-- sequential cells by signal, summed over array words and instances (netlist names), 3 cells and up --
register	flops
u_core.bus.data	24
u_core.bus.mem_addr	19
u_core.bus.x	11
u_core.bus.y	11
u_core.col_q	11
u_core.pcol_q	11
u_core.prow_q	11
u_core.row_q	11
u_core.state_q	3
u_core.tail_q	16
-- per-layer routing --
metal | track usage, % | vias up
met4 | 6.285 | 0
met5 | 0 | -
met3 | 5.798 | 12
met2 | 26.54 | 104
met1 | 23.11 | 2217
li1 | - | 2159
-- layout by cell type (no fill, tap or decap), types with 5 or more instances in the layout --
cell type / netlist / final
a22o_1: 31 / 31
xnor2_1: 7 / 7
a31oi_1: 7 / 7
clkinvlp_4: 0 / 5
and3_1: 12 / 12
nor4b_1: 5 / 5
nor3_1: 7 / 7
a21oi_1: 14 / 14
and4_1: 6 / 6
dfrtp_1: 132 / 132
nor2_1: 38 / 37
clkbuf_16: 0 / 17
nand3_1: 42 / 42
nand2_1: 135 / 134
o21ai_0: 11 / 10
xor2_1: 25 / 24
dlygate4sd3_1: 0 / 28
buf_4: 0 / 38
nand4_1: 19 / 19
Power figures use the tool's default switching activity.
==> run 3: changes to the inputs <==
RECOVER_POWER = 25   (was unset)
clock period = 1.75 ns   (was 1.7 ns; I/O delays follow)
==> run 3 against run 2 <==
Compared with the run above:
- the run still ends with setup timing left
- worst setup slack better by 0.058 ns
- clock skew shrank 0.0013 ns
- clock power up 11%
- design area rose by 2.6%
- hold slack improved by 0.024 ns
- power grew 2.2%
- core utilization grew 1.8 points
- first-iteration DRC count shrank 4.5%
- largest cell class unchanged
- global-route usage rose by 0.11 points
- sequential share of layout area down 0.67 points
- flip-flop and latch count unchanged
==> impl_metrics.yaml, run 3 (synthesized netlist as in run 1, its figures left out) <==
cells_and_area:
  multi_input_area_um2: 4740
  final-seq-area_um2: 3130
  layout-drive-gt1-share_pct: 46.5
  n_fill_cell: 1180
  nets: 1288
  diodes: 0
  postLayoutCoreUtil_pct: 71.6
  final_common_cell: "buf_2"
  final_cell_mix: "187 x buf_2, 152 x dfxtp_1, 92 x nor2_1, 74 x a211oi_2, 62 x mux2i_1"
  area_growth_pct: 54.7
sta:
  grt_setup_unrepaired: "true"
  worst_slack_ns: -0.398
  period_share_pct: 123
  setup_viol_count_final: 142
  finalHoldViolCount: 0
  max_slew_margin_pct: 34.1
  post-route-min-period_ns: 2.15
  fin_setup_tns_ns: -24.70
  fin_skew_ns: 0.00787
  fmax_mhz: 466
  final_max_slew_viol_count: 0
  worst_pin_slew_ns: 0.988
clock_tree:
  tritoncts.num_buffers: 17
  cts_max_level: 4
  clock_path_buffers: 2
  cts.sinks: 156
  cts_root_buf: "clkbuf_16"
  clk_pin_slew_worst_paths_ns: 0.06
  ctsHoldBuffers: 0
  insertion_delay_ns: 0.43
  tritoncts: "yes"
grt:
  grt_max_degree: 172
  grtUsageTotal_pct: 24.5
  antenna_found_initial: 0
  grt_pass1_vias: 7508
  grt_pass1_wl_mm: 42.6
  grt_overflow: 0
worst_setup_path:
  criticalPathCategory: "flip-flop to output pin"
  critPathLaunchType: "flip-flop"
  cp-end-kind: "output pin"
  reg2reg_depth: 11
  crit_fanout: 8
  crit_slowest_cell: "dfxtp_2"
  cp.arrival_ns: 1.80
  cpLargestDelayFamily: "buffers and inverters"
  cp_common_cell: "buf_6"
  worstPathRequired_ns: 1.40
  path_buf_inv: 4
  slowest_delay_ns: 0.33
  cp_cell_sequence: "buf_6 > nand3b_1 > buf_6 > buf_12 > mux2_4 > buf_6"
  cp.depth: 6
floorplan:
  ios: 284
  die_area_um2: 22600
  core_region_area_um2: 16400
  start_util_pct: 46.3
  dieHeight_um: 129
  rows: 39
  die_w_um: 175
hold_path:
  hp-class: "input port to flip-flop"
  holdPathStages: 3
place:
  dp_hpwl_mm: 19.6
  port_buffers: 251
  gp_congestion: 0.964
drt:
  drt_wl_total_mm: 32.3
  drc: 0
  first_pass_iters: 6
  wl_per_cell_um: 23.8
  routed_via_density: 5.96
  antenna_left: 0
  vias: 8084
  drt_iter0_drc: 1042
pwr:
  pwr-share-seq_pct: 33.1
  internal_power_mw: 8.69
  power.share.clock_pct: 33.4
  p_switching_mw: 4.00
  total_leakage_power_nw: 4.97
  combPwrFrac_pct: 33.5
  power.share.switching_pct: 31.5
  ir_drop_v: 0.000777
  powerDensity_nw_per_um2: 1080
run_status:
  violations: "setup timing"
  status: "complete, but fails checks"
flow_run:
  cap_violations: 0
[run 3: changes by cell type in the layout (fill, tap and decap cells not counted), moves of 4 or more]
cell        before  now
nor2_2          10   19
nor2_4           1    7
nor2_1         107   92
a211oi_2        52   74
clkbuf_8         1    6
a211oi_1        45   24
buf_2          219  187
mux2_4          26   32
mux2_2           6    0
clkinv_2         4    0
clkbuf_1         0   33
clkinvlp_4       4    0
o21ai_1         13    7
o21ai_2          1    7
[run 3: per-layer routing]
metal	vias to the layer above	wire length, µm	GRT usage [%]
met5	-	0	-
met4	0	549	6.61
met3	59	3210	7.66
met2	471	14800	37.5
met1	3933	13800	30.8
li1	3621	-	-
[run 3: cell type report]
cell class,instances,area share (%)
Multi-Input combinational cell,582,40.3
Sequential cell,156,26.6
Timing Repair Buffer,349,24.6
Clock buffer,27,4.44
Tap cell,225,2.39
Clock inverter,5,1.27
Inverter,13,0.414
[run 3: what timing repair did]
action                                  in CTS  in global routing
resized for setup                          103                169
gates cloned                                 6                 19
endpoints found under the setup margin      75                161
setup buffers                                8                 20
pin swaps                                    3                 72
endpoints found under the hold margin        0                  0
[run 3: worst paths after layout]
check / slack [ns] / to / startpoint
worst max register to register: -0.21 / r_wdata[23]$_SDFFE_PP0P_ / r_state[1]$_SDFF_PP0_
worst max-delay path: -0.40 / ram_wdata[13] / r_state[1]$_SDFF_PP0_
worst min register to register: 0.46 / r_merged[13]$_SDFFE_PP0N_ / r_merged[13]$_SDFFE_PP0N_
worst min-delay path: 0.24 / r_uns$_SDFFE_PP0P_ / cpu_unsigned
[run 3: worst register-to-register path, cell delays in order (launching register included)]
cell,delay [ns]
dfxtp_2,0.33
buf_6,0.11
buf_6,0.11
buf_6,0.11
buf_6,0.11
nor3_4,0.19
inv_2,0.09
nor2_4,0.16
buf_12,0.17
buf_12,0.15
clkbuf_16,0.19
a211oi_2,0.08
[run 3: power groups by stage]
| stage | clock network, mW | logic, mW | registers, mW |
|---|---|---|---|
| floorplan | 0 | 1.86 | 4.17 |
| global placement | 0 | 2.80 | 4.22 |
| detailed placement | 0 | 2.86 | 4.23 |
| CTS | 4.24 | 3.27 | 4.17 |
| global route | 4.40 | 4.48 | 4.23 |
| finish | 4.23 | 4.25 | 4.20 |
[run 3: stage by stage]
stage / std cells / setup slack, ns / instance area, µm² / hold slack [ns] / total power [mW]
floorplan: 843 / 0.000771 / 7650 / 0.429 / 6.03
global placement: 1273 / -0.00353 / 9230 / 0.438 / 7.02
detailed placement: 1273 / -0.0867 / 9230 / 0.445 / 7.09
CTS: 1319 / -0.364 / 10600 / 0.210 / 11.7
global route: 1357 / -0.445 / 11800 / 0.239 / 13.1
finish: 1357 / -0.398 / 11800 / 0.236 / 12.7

——————————

Pull out every line from the one with "3.27 | 4.17 |" to the end of the listing, and output only those.

| CTS | 4.24 | 3.27 | 4.17 |
| global route | 4.40 | 4.48 | 4.23 |
| finish | 4.23 | 4.25 | 4.20 |
[run 3: stage by stage]
stage / std cells / setup slack, ns / instance area, µm² / hold slack [ns] / total power [mW]
floorplan: 843 / 0.000771 / 7650 / 0.429 / 6.03
global placement: 1273 / -0.00353 / 9230 / 0.438 / 7.02
detailed placement: 1273 / -0.0867 / 9230 / 0.445 / 7.09
CTS: 1319 / -0.364 / 10600 / 0.210 / 11.7
global route: 1357 / -0.445 / 11800 / 0.239 / 13.1
finish: 1357 / -0.398 / 11800 / 0.236 / 12.7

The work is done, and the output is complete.